## src/rtl/eth_tx_pkg.sv

```systemverilog
// Shared constants for the Ethernet TX arbiter: source indices,
// arbiter FSM encoding and the abort-beat signature.
package eth_tx_pkg;

    localparam int N_SRC = 3;

    localparam logic [1:0] SRC_ARP  = 2'd0;
    localparam logic [1:0] SRC_ICMP = 2'd1;
    localparam logic [1:0] SRC_UDP  = 2'd2;

    typedef enum logic [1:0] {
        IDLE  = 2'd0,
        PASS  = 2'd1,
        ABORT = 2'd2,
        DRAIN = 2'd3
    } arb_state_t;

    localparam logic [7:0] ABORT_TKEEP = 8'h01;
    localparam logic       ABORT_TUSER = 1'b1;

endpackage

```

## src/rtl/axis_reg_slice.sv

```systemverilog
// One-deep registered AXI-Stream stage; accepts a new beat whenever
// the held beat is absent or being taken downstream.
module axis_reg_slice #(
    parameter int DATA_W = 64
) (
    input  logic                clk,
    input  logic                rst,
    input  logic [DATA_W-1:0]   s_tdata,
    input  logic [DATA_W/8-1:0] s_tkeep,
    input  logic                s_tvalid,
    input  logic                s_tlast,
    input  logic                s_tuser,
    output logic                s_tready,
    output logic [DATA_W-1:0]   m_tdata,
    output logic [DATA_W/8-1:0] m_tkeep,
    output logic                m_tvalid,
    output logic                m_tlast,
    output logic                m_tuser,
    input  logic                m_tready
);

    assign s_tready = !m_tvalid || m_tready;

    always_ff @(posedge clk) begin
        if (rst) begin
            m_tdata  <= '0;
            m_tkeep  <= '0;
            m_tvalid <= 1'b0;
            m_tlast  <= 1'b0;
            m_tuser  <= 1'b0;
        end else if (s_tready) begin
            m_tvalid <= s_tvalid;
            if (s_tvalid) begin
                m_tdata <= s_tdata;
                m_tkeep <= s_tkeep;
                m_tlast <= s_tlast;
                m_tuser <= s_tuser;
            end
        end
    end

endmodule

```

## src/rtl/eth_tx_arbiter.sv

```systemverilog
// Frame-level arbiter for ARP/ICMP/UDP onto the MAC TX stream,
// with a mid-frame stall watchdog that aborts and drains the owner.
module eth_tx_arbiter
    import eth_tx_pkg::*;
#(
    parameter int DATA_W         = 64,
    parameter int TIMEOUT_CYCLES = 1024
) (
    input  logic                  tx_axis_aclk,
    input  logic                  tx_axis_areset,
    input  logic [3*DATA_W-1:0]   s_axis_tdata,
    input  logic [3*DATA_W/8-1:0] s_axis_tkeep,
    input  logic [2:0]            s_axis_tvalid,
    input  logic [2:0]            s_axis_tlast,
    input  logic [2:0]            s_axis_tuser,
    output logic [2:0]            s_axis_tready,
    output logic [DATA_W-1:0]     mac_tx_axis_tdata,
    output logic [DATA_W/8-1:0]   mac_tx_axis_tkeep,
    output logic                  mac_tx_axis_tvalid,
    output logic                  mac_tx_axis_tlast,
    output logic                  mac_tx_axis_tuser,
    input  logic                  mac_tx_axis_tready,
    output logic [2:0]            grant,
    output logic [15:0]           abort_cnt
);

    localparam int          KEEP_W  = DATA_W / 8;
    localparam logic [15:0] WD_LAST = 16'(TIMEOUT_CYCLES - 1);

    arb_state_t state, state_nxt;
    logic [2:0]  grant_nxt;
    logic [1:0]  rr_last, rr_last_nxt;
    logic [15:0] wd_cnt, wd_cnt_nxt, abort_cnt_nxt;

    logic [DATA_W-1:0] sel_tdata;
    logic [KEEP_W-1:0] sel_tkeep;
    logic              sel_tvalid, sel_tlast, sel_tuser;
    logic [1:0]        sel_idx;

    logic [DATA_W-1:0] sl_tdata;
    logic [KEEP_W-1:0] sl_tkeep;
    logic              sl_tvalid, sl_tlast, sl_tuser, slice_free;
    logic              pass_fire;

    always_comb begin
        sel_tdata  = '0;
        sel_tkeep  = '0;
        sel_tvalid = 1'b0;
        sel_tlast  = 1'b0;
        sel_tuser  = 1'b0;
        sel_idx    = SRC_ARP;
        for (int i = 0; i < N_SRC; i++) begin
            if (grant[i]) begin
                sel_tdata  = s_axis_tdata[i*DATA_W +: DATA_W];
                sel_tkeep  = s_axis_tkeep[i*KEEP_W +: KEEP_W];
                sel_tvalid = s_axis_tvalid[i];
                sel_tlast  = s_axis_tlast[i];
                sel_tuser  = s_axis_tuser[i];
                sel_idx    = 2'(i);
            end
        end
    end

    assign pass_fire = (state == PASS) && sel_tvalid && slice_free;

    assign s_axis_tready = grant &
        {3{((state == PASS) && slice_free) || (state == DRAIN)}};

    // Only PASS forwards source beats; ABORT injects the error terminator.
    always_comb begin
        sl_tvalid = (state == PASS) && sel_tvalid;
        sl_tdata  = sel_tdata;
        sl_tkeep  = sel_tkeep;
        sl_tlast  = sel_tlast;
        sl_tuser  = sel_tuser;
        if (state == ABORT) begin
            sl_tvalid = 1'b1;
            sl_tdata  = '0;
            sl_tkeep  = KEEP_W'(ABORT_TKEEP);
            sl_tlast  = 1'b1;
            sl_tuser  = ABORT_TUSER;
        end
    end

    always_comb begin
        state_nxt     = state;
        grant_nxt     = grant;
        rr_last_nxt   = rr_last;
        wd_cnt_nxt    = wd_cnt;
        abort_cnt_nxt = abort_cnt;
        unique case (state)
            IDLE: begin
                wd_cnt_nxt = '0;
                if (s_axis_tvalid[SRC_ARP])
                    grant_nxt = 3'b001;
                else if (s_axis_tvalid[SRC_ICMP] && s_axis_tvalid[SRC_UDP])
                    grant_nxt = (rr_last == SRC_ICMP) ? 3'b100 : 3'b010;
                else if (s_axis_tvalid[SRC_ICMP])
                    grant_nxt = 3'b010;
                else if (s_axis_tvalid[SRC_UDP])
                    grant_nxt = 3'b100;
                if (|s_axis_tvalid)
                    state_nxt = PASS;
            end
            PASS: begin
                if (pass_fire) begin
                    wd_cnt_nxt = '0;
                    if (sel_tlast) begin
                        grant_nxt = '0;
                        state_nxt = IDLE;
                        if (sel_idx != SRC_ARP)
                            rr_last_nxt = sel_idx;
                    end
                end else if (!sel_tvalid && slice_free) begin
                    // A stalled MAC is not the source's fault: no count then.
                    if (wd_cnt == WD_LAST) begin
                        wd_cnt_nxt = '0;
                        state_nxt  = ABORT;
                    end else begin
                        wd_cnt_nxt = wd_cnt + 16'd1;
                    end
                end
            end
            ABORT: begin
                if (slice_free) begin
                    state_nxt = DRAIN;
                    if (abort_cnt != 16'hFFFF)
                        abort_cnt_nxt = abort_cnt + 16'd1;
                end
            end
            DRAIN: begin
                if (sel_tvalid && sel_tlast) begin
                    grant_nxt = '0;
                    state_nxt = IDLE;
                end
            end
        endcase
    end

    always_ff @(posedge tx_axis_aclk) begin
        if (tx_axis_areset) begin
            state     <= IDLE;
            grant     <= '0;
            rr_last   <= SRC_UDP;
            wd_cnt    <= '0;
            abort_cnt <= '0;
        end else begin
            state     <= state_nxt;
            grant     <= grant_nxt;
            rr_last   <= rr_last_nxt;
            wd_cnt    <= wd_cnt_nxt;
            abort_cnt <= abort_cnt_nxt;
        end
    end

    axis_reg_slice #(
        .DATA_W(DATA_W)
    ) u_slice (
        .clk      (tx_axis_aclk),
        .rst      (tx_axis_areset),
        .s_tdata  (sl_tdata),
        .s_tkeep  (sl_tkeep),
        .s_tvalid (sl_tvalid),
        .s_tlast  (sl_tlast),
        .s_tuser  (sl_tuser),
        .s_tready (slice_free),
        .m_tdata  (mac_tx_axis_tdata),
        .m_tkeep  (mac_tx_axis_tkeep),
        .m_tvalid (mac_tx_axis_tvalid),
        .m_tlast  (mac_tx_axis_tlast),
        .m_tuser  (mac_tx_axis_tuser),
        .m_tready (mac_tx_axis_tready)
    );

endmodule

```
**********
Return only the number of lines in the entries above that contain the word "posedge".

**Output**
2